Trabalhos Maçônicos

 

 

O trabalho maçônico se desenvolve em nossas Lojas, segundo um método ritualístico e simbólico, que tem suas raízes na Tradição Maçônica Universal.

A Federação Brasileira "Le Droit Humain" utiliza em seus trabalhos o Rito Escocês Antigo e Aceito, sendo que nos graus simbólicos adota dois Rituais distintos: o Francês Moderno, também chamado de "Continental", e o Lauderdale, de origem inglesa, também chamado de Insular.

Durante a reunião, o ritual integra os Maçons num contexto que os afasta da agitação do mundo exterior. Os membros podem expressar sua opinião, com calma e franqueza, com total liberdade e a mais completa confiança, após ter pedido a palavra. Todas as opiniões são examinadas com um espírito de Tolerância e Fraternidade.

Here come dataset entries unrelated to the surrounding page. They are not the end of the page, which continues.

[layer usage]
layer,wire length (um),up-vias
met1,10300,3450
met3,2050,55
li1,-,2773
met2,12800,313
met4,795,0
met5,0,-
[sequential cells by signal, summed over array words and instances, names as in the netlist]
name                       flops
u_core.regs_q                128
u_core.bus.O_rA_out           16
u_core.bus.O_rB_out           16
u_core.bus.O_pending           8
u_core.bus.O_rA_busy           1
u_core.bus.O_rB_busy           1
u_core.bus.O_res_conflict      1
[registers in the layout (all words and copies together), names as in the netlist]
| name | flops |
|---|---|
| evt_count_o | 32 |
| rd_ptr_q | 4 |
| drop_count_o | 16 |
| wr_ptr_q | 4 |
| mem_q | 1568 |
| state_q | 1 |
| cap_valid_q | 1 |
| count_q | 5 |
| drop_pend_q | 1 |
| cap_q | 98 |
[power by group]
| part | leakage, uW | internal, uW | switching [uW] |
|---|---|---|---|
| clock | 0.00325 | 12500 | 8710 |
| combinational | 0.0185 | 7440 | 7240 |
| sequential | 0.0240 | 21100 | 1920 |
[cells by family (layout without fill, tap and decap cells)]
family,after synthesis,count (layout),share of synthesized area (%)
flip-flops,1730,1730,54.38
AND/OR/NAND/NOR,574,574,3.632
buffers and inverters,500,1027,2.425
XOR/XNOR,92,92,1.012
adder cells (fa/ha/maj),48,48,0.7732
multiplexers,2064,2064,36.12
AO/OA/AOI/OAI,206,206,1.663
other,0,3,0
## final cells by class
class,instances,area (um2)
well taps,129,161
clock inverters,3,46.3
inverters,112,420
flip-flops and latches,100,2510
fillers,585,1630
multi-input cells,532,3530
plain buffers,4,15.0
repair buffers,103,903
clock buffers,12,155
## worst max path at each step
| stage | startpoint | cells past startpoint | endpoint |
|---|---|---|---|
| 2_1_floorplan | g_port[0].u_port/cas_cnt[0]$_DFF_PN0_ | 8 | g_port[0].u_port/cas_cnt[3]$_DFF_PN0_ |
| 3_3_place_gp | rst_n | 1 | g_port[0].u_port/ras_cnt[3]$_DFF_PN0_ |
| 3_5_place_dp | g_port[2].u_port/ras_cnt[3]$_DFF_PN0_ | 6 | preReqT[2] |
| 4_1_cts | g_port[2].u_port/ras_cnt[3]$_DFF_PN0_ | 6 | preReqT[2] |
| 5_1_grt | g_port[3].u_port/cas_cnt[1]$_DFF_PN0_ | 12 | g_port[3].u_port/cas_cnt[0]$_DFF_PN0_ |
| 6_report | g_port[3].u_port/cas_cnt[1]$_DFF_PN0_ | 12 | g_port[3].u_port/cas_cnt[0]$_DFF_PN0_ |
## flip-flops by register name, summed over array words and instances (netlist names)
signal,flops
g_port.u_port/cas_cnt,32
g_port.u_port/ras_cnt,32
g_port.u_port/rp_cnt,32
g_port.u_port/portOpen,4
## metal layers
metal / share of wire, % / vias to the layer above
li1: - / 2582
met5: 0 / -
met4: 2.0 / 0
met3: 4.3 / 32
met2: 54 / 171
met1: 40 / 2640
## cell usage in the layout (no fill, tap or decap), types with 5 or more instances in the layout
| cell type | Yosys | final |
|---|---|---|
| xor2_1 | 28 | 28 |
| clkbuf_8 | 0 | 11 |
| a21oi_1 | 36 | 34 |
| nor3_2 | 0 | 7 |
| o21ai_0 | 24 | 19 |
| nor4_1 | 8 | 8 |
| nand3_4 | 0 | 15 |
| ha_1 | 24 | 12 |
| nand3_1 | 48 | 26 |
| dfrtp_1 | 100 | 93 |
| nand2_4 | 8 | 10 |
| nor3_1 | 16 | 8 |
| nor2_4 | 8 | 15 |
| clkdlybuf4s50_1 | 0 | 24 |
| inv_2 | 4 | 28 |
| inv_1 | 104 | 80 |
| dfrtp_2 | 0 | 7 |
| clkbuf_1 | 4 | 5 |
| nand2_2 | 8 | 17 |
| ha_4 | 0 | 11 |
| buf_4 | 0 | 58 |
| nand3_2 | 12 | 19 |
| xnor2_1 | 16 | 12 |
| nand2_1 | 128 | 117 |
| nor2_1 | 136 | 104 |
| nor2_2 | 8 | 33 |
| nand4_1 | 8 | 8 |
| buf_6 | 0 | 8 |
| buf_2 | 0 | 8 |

Os Aprendizes estão sujeito à Lei de Silêncio, que corresponde a um período de reflexão. Por isso não podem fazer uso da palavra.

Nas Federações, os membros participam de estudos de questões atuais, sociais, filosóficas e simbólicas. Os estudos de resultados sociais podem ser objetos de sínteses divulgadas no mundo profano e, eventualmente, podem nortear o trabalho dos legisladores.

Todas as Lojas, em algum momento, são convidadas a estudar uma questão internacional, cuja síntese é apresentada em Convenção Internacional.

A Assiduidade nos trabalhos em Loja é indispensável e essencial, dada a importância da experiência a ser vivenciada.

Ninguém pode se tornar um "Maçom" no sentido mais amplo do termo, se ele não for assíduo. De fato, é em Loja que, por reflexão, troca de idéia e participação nas reuniões, alguém se torna um verdadeiro Maçom.

Todo ser humano, independente de suas origens ou nível de instrução, é capaz de trabalhar sobre si mesmo, de buscar e de refletir.

Como diz o aforismo de Sócrates: "Conhece-te a ti mesmo".

O progresso maçônico não se resume num desenvolvimento intelectual, mas é um apelo à intuição, à imaginação, à criação e às emoções. Isto representa, em conjunto, o processo filosófico do Ser Humano.

É através de uma linguagem comum (a dos símbolos), sob a base de uma cultura comum (a da tradição), e apoiados no ritual, que os Franco-maçons atingem a qualidade de escutar e de dialogar, que favorece a troca de idéias e prepara o Futuro.